The track that opens SYMBOL’s I Am Humble and Powerful is the title track, and it’s something of an obstacle course. The Rhodes-ish electric piano is pleasant enough, playing freeform lines and chords that eventually resolve on melodic themes. References to Grieg’s “Morning Mood” appear with perhaps an intentionality, but possibly not. These tones are accompanied by jittery, high-speed electronic percussion that wouldn’t be out of place in a video game quest. Together, there’s an odd synergy between the dueling elements, like the mismatched characters of a buddy movie coming to blows but eventually hugging it out. The two seem out of place as a team. And the striking thing is there are over 15 minutes of this curious interplay.
That’s an odd way to open an album, which brought to mind the aforementioned obstacle course. These opening 15 minutes are hardly dissonant or unsavory, but less patient listeners will likely drift away. It could serve as a barrier to the unworthy. Rewards exist for those who hang in there. Because, as a whole, SYMBOL’s album is a bold transmission of sound rendered pristine and sometimes degraded, an imperfect beauty just within reach.
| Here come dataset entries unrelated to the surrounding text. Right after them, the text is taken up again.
==> src/rtl/hpfc_cfg.svh <==
// Constants for the host port flow-control register block.
// Assumes a 250 MHz system clock and a 32-bit APB register bus.
`ifndef HPFC_CFG_SVH
`define HPFC_CFG_SVH

// Bus geometry
`define HPFC_ADDR_W 12
`define HPFC_DATA_W 32
`define HPFC_REG_OFFSET 12'h01a8

// Field positions
`define HPFC_BIT_HW_FC 7
`define HPFC_BIT_BP_EN 6
`define HPFC_BIT_CUR_DUP 5
`define HPFC_BIT_CUR_RX 4
`define HPFC_BIT_CUR_TX 3
`define HPFC_BIT_RX_EN 2
`define HPFC_BIT_TX_EN 1
`define HPFC_BIT_MANUAL 0
`define HPFC_FIELD_W 8

// Reset value of the hard-wired bit
`define HPFC_HW_FC_RST 1'h0

// FIFO level width and strap count
`define HPFC_LEVEL_W 8
`define HPFC_STRAP_N 4

// Cycles from reset release until the straps are taken
`define HPFC_STRAP_SETTLE 3'h5

`endif

==> src/rtl/hpfc_pkg.sv <==
// Types for the host port flow-control register block.
// Assumes hpfc_cfg.svh is compiled alongside.
`include "hpfc_cfg.svh"

package hpfc_pkg;
    // Start-up sequence of the strap capture
    typedef enum logic [0:0] {
        HPFC_SETTLE,
        HPFC_RUN
    } hpfc_boot_t;

    // One FIFO fill level
    typedef logic [`HPFC_LEVEL_W-1:0] hpfc_level_t;
endpackage : hpfc_pkg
Christopher Royal King is the lead guitarist in ‘cinematic rock ensemble’ This Will Destroy You and the rotating mirror behind SYMBOLS. Christopher is also a graphic artist, working with visuals as a designer and someone whose output occasionally haunts galleries. I’m fascinated by and drawn to musicians who work equally in the visual arts; their music often hides layers, like a finished painting obscures its earliest brushstrokes. And visual art is an appropriate launching point for this album. Like the abstract dichotomy of the challenging first track, the songs on I Am Humble and Powerful evoke both clashing hues and colors that beautifully bleed into each other.
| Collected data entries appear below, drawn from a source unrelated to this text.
## src/rtl/eeiu_pkg.sv

```systemverilog
package eeiu_pkg;

    localparam int NUM_LINES = 16;
    localparam int NUM_VEC   = 5;
    localparam int ADDR_W    = 9;

    localparam logic [8:0] OFS_FALL_IRQ_EN  = 9'h000;
    localparam logic [8:0] OFS_RISE_IRQ_EN  = 9'h020;
    localparam logic [8:0] OFS_SEL_LOW      = 9'h040;
    localparam logic [8:0] OFS_SEL_HIGH     = 9'h060;
    localparam logic [8:0] OFS_FALL_DET_EN  = 9'h080;
    localparam logic [8:0] OFS_RISE_DET_EN  = 9'h0a0;
    localparam logic [8:0] OFS_FALL_FLAG    = 9'h0c0;
    localparam logic [8:0] OFS_RISE_FLAG    = 9'h0e0;
    localparam logic [8:0] OFS_EVT_STATUS   = 9'h100;
    localparam logic [8:0] OFS_EVT_MASK     = 9'h104;
    localparam logic [8:0] OFS_CORE_EN      = 9'h108;

    localparam logic [31:0] RST_WORD        = 32'h0000_0000;
    localparam logic [15:0] RST_HALF        = 16'h0000;
    localparam logic [4:0]  RST_CORE_EN     = 5'h00;

    localparam logic [3:0]  SEL_PORT_A      = 4'h0;
    localparam logic [3:0]  SEL_PORT_B      = 4'h1;
    localparam logic [3:0]  SEL_PORT_C      = 4'h2;
    localparam logic        RSVD_SEL_LEVEL  = 1'b1;

    localparam logic [31:0] VEC_BASE        = 32'h0000_0040;
    localparam logic [15:0] LINES_VEC0      = 16'h0001;
    localparam logic [15:0] LINES_VEC1      = 16'h00fe;
    localparam logic [15:0] LINES_VEC2      = 16'h0f00;
    localparam logic [15:0] LINES_VEC3      = 16'hf000;
    localparam int          VEC_CLK_FAIL    = 4;

    typedef enum logic [1:0] {
        EEIU_BUS_IDLE = 2'b01,
        EEIU_BUS_DONE = 2'b10
    } eeiu_bus_state_e;

    typedef struct packed {
        logic [8:0]  address;
        logic        read;
        logic        write;
        logic [31:0] writedata;
        logic [3:0]  byteenable;
    } eeiu_avs_req_s;

    typedef struct packed {
        logic [15:0] port_a;
        logic [15:0] port_b;
        logic [15:0] port_c;
    } eeiu_pins_s;

    typedef struct packed {
        logic clock_fail_flag;
        logic clock_unit_irq_en;
        logic base_timer_req;
        logic comparator_req;
        logic touch_unit_req;
        logic core_exc_req;
    } eeiu_wake_src_s;

endpackage

```

## src/rtl/eeiu_top.sv

```systemverilog
`timescale 1ns/10ps
// Notes on behaviour
// [RL1] Falling interrupt enable bits 15..0, one per line, gate falling requests.
// [RL2] Rising interrupt enable bits 15..0, one per line, gate rising requests.
// [RL3] Lines 0..7 take 4-bit port selects: 0 port A, 1 B, 2 C.
// [RL4] Lines 8..15 take a second select register, same code, same pin number.
// [RL5] Falling transitions are detected only while the line's detect bit is set.
// [RL6] Rising transitions are detected only while the line's detect bit is set.
// [RL7] Reset clears all enables and selects: port A, nothing detected or requested.
// [RL8] Number n vectors at 0x40 plus 4n; lines group onto numbers 0..3.
// [RL9] Only exceptions, lines, clock fail, base timer, comparator, touch wake STOP.
// [RL10] A vector reaches the core only with core enable and module mask set.
// [RL11] Several gated flags sharing one vector are ORed onto it.
// [RL12] Clock failure uses number 4, gated by the clock unit enable, wakes STOP.
// [RL13] A detected falling edge sets the line's falling flag until software clears.
// [RL14] A detected rising edge sets the line's rising flag until software clears.
// [RL15] Software writing one to an edge flag sets it like a real edge.
// [RL16] Line requests when an enabled flag is set; shared-vector lines are ORed.
// [RL17] The selected pin is synchronised, then compared with its previous sample.
module eeiu_top (
    input  wire logic                   clk,             // System clock.
    input  wire logic                   srst,            // Sync reset, high.
    input  wire eeiu_pkg::eeiu_avs_req_s avs,            // Avalon request.
    output logic [31:0]                 avs_readdata,    // Avalon read data.
    output logic                        avs_waitrequest, // Avalon stall.
    input  wire eeiu_pkg::eeiu_pins_s   pins,            // Raw port pins.
    input  wire eeiu_pkg::eeiu_wake_src_s wake_src,      // Other wake sources.
    output logic [4:0]                  core_irq,        // Vector requests.
    output logic [31:0]                 pend_vec_addr,   // Lowest pending vec.
    output logic                        stop_wake,       // STOP wake request.
    output logic                        irq              // Event interrupt.
);

    logic [15:0] fall_irq_en;
    logic [15:0] rise_irq_en;
    logic [31:0] line_source_select_low;
    logic [31:0] line_source_select_high;
    logic [15:0] fall_detect_en;
    logic [15:0] rise_detect_en;
    logic [15:0] fall_edge_flag;
    logic [15:0] rise_edge_flag;
    logic [15:0] evt_status;
    logic [15:0] evt_mask;
    logic [4:0]  core_en;

    eeiu_pkg::eeiu_pins_s    pins_s1;
    eeiu_pkg::eeiu_pins_s    pins_s2;
    logic [15:0]             line_now;
    logic [15:0]             line_prev;
    logic [15:0]             fall_hit;
    logic [15:0]             rise_hit;
    logic [15:0]             line_req;
    logic [4:0]              vec_req;
    logic [4:0]              next_core_irq;
    logic [31:0]             next_pend_vec_addr;
    logic                    next_stop_wake;

    eeiu_pkg::eeiu_bus_state_e bus_state;
    logic                    access;
    logic                    wr_fire;
    logic                    rd_take;

    function automatic logic [31:0] merge_be(input logic [31:0] old,
                                             input logic [31:0] wd,
                                             input logic [3:0]  be);
        logic [31:0] r;
        r = old;
        for (int i = 0; i < 4; i++) begin
            if (be[i]) begin
                r[8*i +: 8] = wd[8*i +: 8];
            end
        end
        return r;
    endfunction

    function automatic logic pick_pin(input logic [3:0] code,
                                      input logic       a,
                                      input logic       b,
                                      input logic       c);
        logic r;
        case (code)
            eeiu_pkg::SEL_PORT_A: r = a;
            eeiu_pkg::SEL_PORT_B: r = b;
            eeiu_pkg::SEL_PORT_C: r = c;
            default:              r = eeiu_pkg::RSVD_SEL_LEVEL;
        endcase
        return r;
    endfunction

    function automatic logic [31:0] vector_address(input logic [4:0] n);
        return eeiu_pkg::VEC_BASE + {25'h0, n, 2'b00};
    endfunction

    function automatic logic [31:0] read_mux(input logic [8:0] addr);
        logic [31:0] r;
        r = eeiu_pkg::RST_WORD;
        case (addr)
            eeiu_pkg::OFS_FALL_IRQ_EN: r = {16'h0, fall_irq_en};
            eeiu_pkg::OFS_RISE_IRQ_EN: r = {16'h0, rise_irq_en};
            eeiu_pkg::OFS_SEL_LOW:     r = line_source_select_low;
            eeiu_pkg::OFS_SEL_HIGH:    r = line_source_select_high;
            eeiu_pkg::OFS_FALL_DET_EN: r = {16'h0, fall_detect_en};
            eeiu_pkg::OFS_RISE_DET_EN: r = {16'h0, rise_detect_en};
            eeiu_pkg::OFS_FALL_FLAG:   r = {16'h0, fall_edge_flag};
            eeiu_pkg::OFS_RISE_FLAG:   r = {16'h0, rise_edge_flag};
            eeiu_pkg::OFS_EVT_STATUS:  r = {16'h0, evt_status};
            eeiu_pkg::OFS_EVT_MASK:    r = {16'h0, evt_mask};
            eeiu_pkg::OFS_CORE_EN:     r = {27'h0, core_en};
            default:                   r = eeiu_pkg::RST_WORD;
        endcase
        return r;
    endfunction

    // Every access stalls exactly one cycle so read data can be registered.
    assign access          = avs.read | avs.write;
    assign avs_waitrequest = access & (bus_state == eeiu_pkg::EEIU_BUS_IDLE);
    assign wr_fire = avs.write & (bus_state == eeiu_pkg::EEIU_BUS_DONE);
    assign rd_take = avs.read & (bus_state == eeiu_pkg::EEIU_BUS_IDLE);

    always_ff @(posedge clk) begin
        if (srst) begin
            bus_state <= eeiu_pkg::EEIU_BUS_IDLE;
        end else begin
            case (bus_state)
                eeiu_pkg::EEIU_BUS_IDLE: begin
                    if (access) begin
                        bus_state <= eeiu_pkg::EEIU_BUS_DONE;
                    end
                end
                eeiu_pkg::EEIU_BUS_DONE: bus_state <= eeiu_pkg::EEIU_BUS_IDLE;
                default:                 bus_state <= eeiu_pkg::EEIU_BUS_IDLE;
            endcase
        end
    end

    always_ff @(posedge clk) begin
        if (srst) begin
            avs_readdata <= eeiu_pkg::RST_WORD;
        end else if (rd_take) begin
            avs_readdata <= read_mux(avs.address);
        end
    end

    // Configuration registers; all clear to zero so every line picks port A.
    always_ff @(posedge clk) begin
        if (srst) begin
            fall_irq_en             <= eeiu_pkg::RST_HALF; // RL7
            rise_irq_en             <= eeiu_pkg::RST_HALF;
            line_source_select_low  <= eeiu_pkg::RST_WORD;
            line_source_select_high <= eeiu_pkg::RST_WORD;
            fall_detect_en          <= eeiu_pkg::RST_HALF;
            rise_detect_en          <= eeiu_pkg::RST_HALF;
            evt_mask                <= eeiu_pkg::RST_HALF;
            core_en                 <= eeiu_pkg::RST_CORE_EN;
        end else if (wr_fire) begin
            case (avs.address)
                eeiu_pkg::OFS_FALL_IRQ_EN: fall_irq_en <= 16'(merge_be( // RL1
                    {16'h0, fall_irq_en}, avs.writedata, avs.byteenable));
                eeiu_pkg::OFS_RISE_IRQ_EN: rise_irq_en <= 16'(merge_be( // RL2
                    {16'h0, rise_irq_en}, avs.writedata, avs.byteenable));
                eeiu_pkg::OFS_SEL_LOW: line_source_select_low <= merge_be(
                    line_source_select_low, avs.writedata,
                    avs.byteenable); // RL3
                eeiu_pkg::OFS_SEL_HIGH: line_source_select_high <= merge_be(
                    line_source_select_high, avs.writedata,
                    avs.byteenable); // RL4
                eeiu_pkg::OFS_FALL_DET_EN: fall_detect_en <= 16'(merge_be(
                    {16'h0, fall_detect_en}, avs.writedata, avs.byteenable));
                eeiu_pkg::OFS_RISE_DET_EN: rise_detect_en <= 16'(merge_be(
                    {16'h0, rise_detect_en}, avs.writedata, avs.byteenable));
                eeiu_pkg::OFS_EVT_MASK: evt_mask <= 16'(merge_be(
                    {16'h0, evt_mask}, avs.writedata, avs.byteenable));
                eeiu_pkg::OFS_CORE_EN: core_en <= 5'(merge_be(
                    {27'h0, core_en}, avs.writedata, avs.byteenable));
                default: ;
            endcase
        end
    end

    // Two-stage synchroniser on every pin; only stage two is ever decoded.
    // Reset to the pulled-up idle level, so no false edge follows reset.
    always_ff @(posedge clk) begin
        if (srst) begin
            pins_s1 <= '1;
            pins_s2 <= '1;
        end else begin
            pins_s1 <= pins; // RL17
            pins_s2 <= pins_s1;
        end
    end

    always_comb begin
        logic [63:0] sel_all;
        sel_all = {line_source_select_high, line_source_select_low};
        for (int i = 0; i < eeiu_pkg::NUM_LINES; i++) begin
            line_now[i] = pick_pin(sel_all[4*i +: 4], // RL3 RL4
                                   pins_s2.port_a[i],
                                   pins_s2.port_b[i],
                                   pins_s2.port_c[i]);
        end
    end

    // Changing a line's select can itself look like an edge on that line.
    always_ff @(posedge clk) begin
        if (srst) begin
            line_prev <= ~eeiu_pkg::RST_HALF;
        end else begin
            line_prev <= line_now; // RL17
        end
    end

    assign fall_hit = ~line_now & line_prev & fall_detect_en; // RL5
    assign rise_hit = line_now & ~line_prev & rise_detect_en; // RL6

    // Writing the flag register stores the written bits, so a one sets and a
    // zero clears; a hardware edge in the same cycle still wins.
    always_ff @(posedge clk) begin
        if (srst) begin
            fall_edge_flag <= eeiu_pkg::RST_HALF;
            rise_edge_flag <= eeiu_pkg::RST_HALF;
        end else begin
            if (wr_fire && avs.address == eeiu_pkg::OFS_FALL_FLAG) begin
                fall_edge_flag <= 16'(merge_be({16'h0, fall_edge_flag},
                    avs.writedata, avs.byteenable)) | fall_hit; // RL15
            end else begin
                fall_edge_flag <= fall_edge_flag | fall_hit; // RL13
            end
            if (wr_fire && avs.address == eeiu_pkg::OFS_RISE_FLAG) begin
                rise_edge_flag <= 16'(merge_be({16'h0, rise_edge_flag},
                    avs.writedata, avs.byteenable)) | rise_hit; // RL15
            end else begin
                rise_edge_flag <= rise_edge_flag | rise_hit; // RL14
            end
        end
    end

    // Sticky per-line edge events, write one to clear, set wins.
    always_ff @(posedge clk) begin
        if (srst) begin
            evt_status <= eeiu_pkg::RST_HALF;
        end else if (wr_fire && avs.address == eeiu_pkg::OFS_EVT_STATUS) begin
            evt_status <= (evt_status & ~16'(merge_be(32'h0, avs.writedata,
                avs.byteenable))) | fall_hit | rise_hit;
        end else begin
            evt_status <= evt_status | fall_hit | rise_hit;
        end
    end

    assign line_req = (fall_edge_flag & fall_irq_en)  // RL1 RL16
                    | (rise_edge_flag & rise_irq_en); // RL2

    assign vec_req[0] = |(line_req & eeiu_pkg::LINES_VEC0); // RL8
    assign vec_req[1] = |(line_req & eeiu_pkg::LINES_VEC1); // RL11 RL16
    assign vec_req[2] = |(line_req & eeiu_pkg::LINES_VEC2); // RL11
    assign vec_req[3] = |(line_req & eeiu_pkg::LINES_VEC3); // RL11
    assign vec_req[eeiu_pkg::VEC_CLK_FAIL] = wake_src.clock_fail_flag
                                           & wake_src.clock_unit_irq_en; // RL12

    assign next_core_irq = vec_req & core_en; // RL10

    always_comb begin
        next_pend_vec_addr = eeiu_pkg::RST_WORD;
        for (int k = eeiu_pkg::NUM_VEC - 1; k >= 0; k--) begin
            if (next_core_irq[k]) begin
                next_pend_vec_addr = vector_address(5'(k)); // RL8
            end
        end
    end

    assign next_stop_wake = (|line_req) | vec_req[eeiu_pkg::VEC_CLK_FAIL]
                          | wake_src.base_timer_req | wake_src.comparator_req
                          | wake_src.touch_unit_req
                          | wake_src.core_exc_req; // RL9 RL12

    always_ff @(posedge clk) begin
        if (srst) begin
            core_irq      <= eeiu_pkg::RST_CORE_EN;
            pend_vec_addr <= eeiu_pkg::RST_WORD;
            stop_wake     <= 1'b0;
            irq           <= 1'b0;
        end else begin
            core_irq      <= next_core_irq; // RL10
            pend_vec_addr <= next_pend_vec_addr;
            stop_wake     <= next_stop_wake; // RL9
            irq           <= |(evt_status & evt_mask);
        end
    end
endmodule // eeiu_top

```

## config.mk

```make
export PLATFORM = sky130hd
export DESIGN_NAME = eeiu_top
export DESIGN_NICKNAME = d
export VERILOG_FILES = /design/src/rtl/eeiu_pkg.sv /design/src/rtl/eeiu_top.sv
export SDC_FILE = /design/constraint.sdc
export NUM_CORES = 1
export LEC_CHECK = 0
export BUFFER_PORTS_ARGS = -buffer_cell sky130_fd_sc_hd__buf_2
export CORE_UTILIZATION = 40
export CTS_CLUSTER_DIAMETER = 60
export DETAILED_ROUTE_END_ITERATION = 8
export GPL_ROUTABILITY_DRIVEN = 0
export PLACE_DENSITY = 0.63
export RECOVER_POWER = 50
export SLEW_MARGIN = 20
export SYNTH_ARGS = -nofsm -noshare
export SYNTH_HDL_FRONTEND = slang
export SYNTH_SLANG_ARGS = --single-unit
export TNS_END_PERCENT = 10
```

## constraint.sdc

```tcl
create_clock -name clk -period 3.65 [get_ports clk]
set_input_delay 0 -clock clk [delete_from_list [all_inputs] [get_ports clk]]
set_output_delay 0 -clock clk [all_outputs]
set_load 0.01 [all_outputs]
```

# Word-level counts from Yosys, hierarchy flattened
# Cells that the tools add are included.
dict set report totals {
  register_bits 382
  latch_bits 0
  mem_bits_rw 0
  mem_bits_ro 0
  output_inout_bits 72
  memories 0
}
dict set report op_classes {
  add_sub_neg 0
  mul 0
  n_div 0
  n_lt_le_gt_ge 0
  eq_ne 44
  shift 0
  mux 43
  bitwise 32
  reduce_logical 48
}
# operator count
set ops {}
lappend ops {{case mux 32 bit (11 select lines)} 1}
lappend ops {{two-way mux 8 bit} 18}
lappend ops {{OR 16 bit} 9}
lappend ops {{bitwise AND 16 bit} 8}
lappend ops {{equality test 4 x 1 -> 1 bit (second input constant)} 16}
lappend ops {{equality test 4 x 2 -> 1 bit (second input constant)} 16}
lappend ops {{zero test 4 bit} 16}
lappend ops {{AND reduction 3 bit} 19}
lappend ops {{two-way mux 16 bit} 3}
lappend ops {{NOT 16 bit} 3}
lappend ops {{case mux 1 bit (3 select lines)} 16}
lappend ops {{equality test 9 x 8 -> 1 bit (second input constant)} 4}
lappend ops {{two-way mux 7 bit} 5}
lappend ops {{OR reduction 16 bit} 2}
lappend ops {{equality test 9 bit (second input constant)} 3}
lappend ops {{equality test 9 x 7 -> 1 bit (second input constant)} 2}
lappend ops {{equality test 9 x 6 -> 1 bit (second input constant)} 1}
lappend ops {{zero test 9 bit} 1}
lappend ops {{OR reduction 4 bit} 2}
lappend ops {{OR reduction 7 bit} 1}
lappend ops {{OR 1 bit} 6}
lappend ops {{bitwise AND 5 bit} 1}
lappend ops {{OR reduction 5 bit} 1}
lappend ops {{bitwise AND 1 bit} 4}
lappend ops {{6 further kinds} 9}

# Depth between registers and ports, before layout
# Gate-level depths: netlist (run 1).
dict set report depth {
  word_depth 10
  depth_mapped 8
  depth_no_buf 5
}

# Worst setup path before layout (run 1)
# OpenSTA, ideal clock, no wires.
dict set report synth_path {
  kind {reg2reg}
  from {reg bus_state[1]}
  to {reg evt_mask[14]}
  setup_time_ns 0.070
  arrival_ns 1.751
  required_ns 3.580
  path_slack_ns 1.828
  path_stages_with_launch 9
  n_path_buf 4
  synth_period_minus_slack_ns 1.822
  path_cell_list {dfxtp_1 and3b_1 clkbuf_1 and2_1 buf_2 buf_2 buf_1 nand3_1 a21oi_1}
}
dict set report synth_between {
  elab_chain_len 3
}
# element line
set synth_rtl {}
lappend synth_rtl {{from (decl)} eeiu_top.sv:58} ;# eeiu_pkg::eeiu_bus_state_e bus_state;
lappend synth_rtl {{from (signal assigned)} eeiu_top.sv:122} ;# bus_state <= eeiu_pkg::EEIU_BUS_IDLE;
lappend synth_rtl {{from (signal assigned)} eeiu_top.sv:127} ;# bus_state <= eeiu_pkg::EEIU_BUS_DONE;
lappend synth_rtl {{from (signal assigned)} eeiu_top.sv:130} ;# eeiu_pkg::EEIU_BUS_DONE: bus_state <= eeiu_pkg::EEIU_BUS_IDLE;
lappend synth_rtl {{equality test 2 bit} eeiu_top.sv:117} ;# assign wr_fire = avs.write & (bus_state == eeiu_pkg::EEIU_BUS_DONE);
lappend synth_rtl {{bitwise AND 1 bit} eeiu_top.sv:117}
lappend synth_rtl {{AND reduction 3 bit (no source line)} --}
lappend synth_rtl {{to (signal assigned)} eeiu_top.sv:153} ;# evt_mask <= eeiu_pkg::RST_HALF;
lappend synth_rtl {{to (signal assigned)} eeiu_top.sv:171} ;# eeiu_pkg::OFS_EVT_MASK: evt_mask <= 16'(merge_be(
lappend synth_rtl {{to (decl)} eeiu_top.sv:43} ;# logic [15:0] evt_mask;
# No other way between the ends.
# A chain may end at the register's enable or synchronous reset.

# Worst setup path after layout (run 1)
dict set report layout_path {
  from {in avs[40] (netlist bit)}
  to {reg fall_edge_flag[3]}
}
dict set report layout_between {
  elab_chain_len 3
}
# element line
set layout_rtl {}
lappend layout_rtl {{from (decl)} eeiu_top.sv:23} ;# input wire eeiu_pkg::eeiu_avs_req_s avs,
lappend layout_rtl {{equality test 9 x 8 -> 1 bit} eeiu_top.sv:222} ;# if (wr_fire && avs.address == eeiu_pkg::OFS_FALL_FLAG) begin
lappend layout_rtl {{logical AND 1 bit} eeiu_top.sv:222}
lappend layout_rtl {{two-way mux 16 bit} eeiu_top.sv:222}
lappend layout_rtl {{to (signal assigned)} eeiu_top.sv:219} ;# fall_edge_flag <= eeiu_pkg::RST_HALF;
lappend layout_rtl {{to (signal assigned)} eeiu_top.sv:223} ;# fall_edge_flag <= 16'(merge_be({16'h0, fall_edge_flag},
lappend layout_rtl {{to (signal assigned)} eeiu_top.sv:226} ;# fall_edge_flag <= fall_edge_flag | fall_hit;
lappend layout_rtl {{to (decl)} eeiu_top.sv:40} ;# logic [15:0] fall_edge_flag;
# No other way between the ends.

==> results of run 1 <==
cells in the mapped netlist, types with 23 or more instances:
| master | n |
|---|---|
| o21ai_0 | 23 |
| dfxtp_1 | 354 |
| or2_2 | 98 |
| clkbuf_1 | 75 |
| mux2i_1 | 147 |
| nand2_1 | 188 |
| a22oi_1 | 61 |
| nand3_1 | 81 |
| nor2_1 | 101 |
| buf_4 | 30 |
| a21oi_1 | 131 |
| nor3_1 | 25 |
timing repair:
action | in CTS | in global routing
hold buffers | 90 | 0
buffers inserted | 0 | 0
hold endpoints to repair | 246 | 0
gates resized for setup | 0 | 0
cell type report:
class                      count  share of cell area
multi-input combinational   1081              0.3859
inverter                       2           0.0004289
timing repair buffer         259             0.09944
clock inverter                11            0.009865
clock buffer                  57             0.06648
sequential                   354              0.4049
tap                          461             0.03295
metal layers:
metal	GRT usage	share of wire	up-vias
met3	0.04056	0.090	96
met1	0.3382	0.45	5725
met5	0	0.00029	-
met2	0.3617	0.43	632
li1	-	-	5782
met4	0.07844	0.032	2
kinds of logic after synthesis:
kind of cell           after synthesis  share of synthesized area
AO/OA/AOI/OAI                      302                     0.1346
buffers and inverters              137                    0.04598
flip-flops                         354                     0.4904
multiplexers                       169                     0.1213
other                                1                  0.0002595
AND/OR/NAND/NOR                    582                     0.2074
Further tracks jettison the drum shenanigans of the opener, but a rhythm remains in the mix via staccato arpeggiations emanating out of the synth machine. The overall atmosphere is broken and gentle. I’d say we’re listening to some weird music box on its last legs, spurting out its final wabi-sabi notes in a manner that’s strained but glorious. “External Reminder Prompt” lays down this vibe with quick analog-ish chunks that pleasantly wheel around the filter. Watery bubble patterns and what could be distorted Vangelis riffs grab hold of “Emotional Texture Reflection” and calmly let go before things get out of hand. But, to my ears, the grand statement has got to be the operatic swell of “A New Nothing” gliding into the tarnished nursery chimes of “W.I.L.D.” Here, we meet the simplicity of riffage, a repeated motif made unrepetitious with various distortions, filters, and reverby accents. No disrespect meant to the provocative album sequence, but this later tune is something I would joyfully ingest for 15+ minutes.